Task prompt
In the listing below, locate the line that contains "- Total global-route track usage: 0.181" and the line that contains "- Die area: 0.0119 mm²". Restate word for word those two lines and every line between them, and nothing else.

[Records supplied]

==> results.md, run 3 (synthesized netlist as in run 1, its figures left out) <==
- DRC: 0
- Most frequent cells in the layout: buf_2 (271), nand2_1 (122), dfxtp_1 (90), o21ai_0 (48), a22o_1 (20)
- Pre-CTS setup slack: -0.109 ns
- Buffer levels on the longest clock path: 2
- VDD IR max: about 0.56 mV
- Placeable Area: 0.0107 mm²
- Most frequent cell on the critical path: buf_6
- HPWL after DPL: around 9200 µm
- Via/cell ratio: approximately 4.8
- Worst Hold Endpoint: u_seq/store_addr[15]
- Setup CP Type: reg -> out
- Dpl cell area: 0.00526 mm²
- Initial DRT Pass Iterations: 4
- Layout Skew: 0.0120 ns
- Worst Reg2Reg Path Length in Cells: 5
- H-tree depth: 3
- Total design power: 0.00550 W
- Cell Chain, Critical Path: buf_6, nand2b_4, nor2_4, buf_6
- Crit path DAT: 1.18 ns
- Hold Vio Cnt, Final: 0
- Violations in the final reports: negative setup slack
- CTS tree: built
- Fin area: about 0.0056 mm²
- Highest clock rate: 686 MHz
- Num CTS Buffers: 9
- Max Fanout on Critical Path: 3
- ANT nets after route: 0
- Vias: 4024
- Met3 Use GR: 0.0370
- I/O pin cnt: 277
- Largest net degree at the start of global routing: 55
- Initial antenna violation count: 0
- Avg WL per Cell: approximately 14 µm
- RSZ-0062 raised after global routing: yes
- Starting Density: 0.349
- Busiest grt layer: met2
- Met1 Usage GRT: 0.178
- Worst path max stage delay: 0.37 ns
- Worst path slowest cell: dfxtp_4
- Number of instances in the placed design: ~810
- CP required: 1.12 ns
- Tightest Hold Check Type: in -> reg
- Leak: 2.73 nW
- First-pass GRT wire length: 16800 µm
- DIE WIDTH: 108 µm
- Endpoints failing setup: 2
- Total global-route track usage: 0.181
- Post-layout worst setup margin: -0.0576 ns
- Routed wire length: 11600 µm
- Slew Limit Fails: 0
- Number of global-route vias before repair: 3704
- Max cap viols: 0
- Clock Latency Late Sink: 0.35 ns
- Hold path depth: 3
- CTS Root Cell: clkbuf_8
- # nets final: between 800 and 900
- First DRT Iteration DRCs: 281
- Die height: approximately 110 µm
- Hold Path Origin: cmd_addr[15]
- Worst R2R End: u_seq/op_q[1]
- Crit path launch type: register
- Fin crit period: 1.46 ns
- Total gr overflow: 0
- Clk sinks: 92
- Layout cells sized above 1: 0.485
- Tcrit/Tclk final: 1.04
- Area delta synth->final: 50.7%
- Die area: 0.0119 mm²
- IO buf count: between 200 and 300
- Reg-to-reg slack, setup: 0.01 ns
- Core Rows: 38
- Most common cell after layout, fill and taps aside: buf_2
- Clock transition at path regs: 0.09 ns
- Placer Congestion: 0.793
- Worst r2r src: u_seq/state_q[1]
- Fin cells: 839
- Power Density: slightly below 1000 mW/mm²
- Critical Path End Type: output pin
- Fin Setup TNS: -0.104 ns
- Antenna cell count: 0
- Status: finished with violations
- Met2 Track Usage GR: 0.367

[/Records supplied]

Final answer
- Total global-route track usage: 0.181
- Post-layout worst setup margin: -0.0576 ns
- Routed wire length: 11600 µm
- Slew Limit Fails: 0
- Number of global-route vias before repair: 3704
- Max cap viols: 0
- Clock Latency Late Sink: 0.35 ns
- Hold path depth: 3
- CTS Root Cell: clkbuf_8
- # nets final: between 800 and 900
- First DRT Iteration DRCs: 281
- Die height: approximately 110 µm
- Hold Path Origin: cmd_addr[15]
- Worst R2R End: u_seq/op_q[1]
- Crit path launch type: register
- Fin crit period: 1.46 ns
- Total gr overflow: 0
- Clk sinks: 92
- Layout cells sized above 1: 0.485
- Tcrit/Tclk final: 1.04
- Area delta synth->final: 50.7%
- Die area: 0.0119 mm²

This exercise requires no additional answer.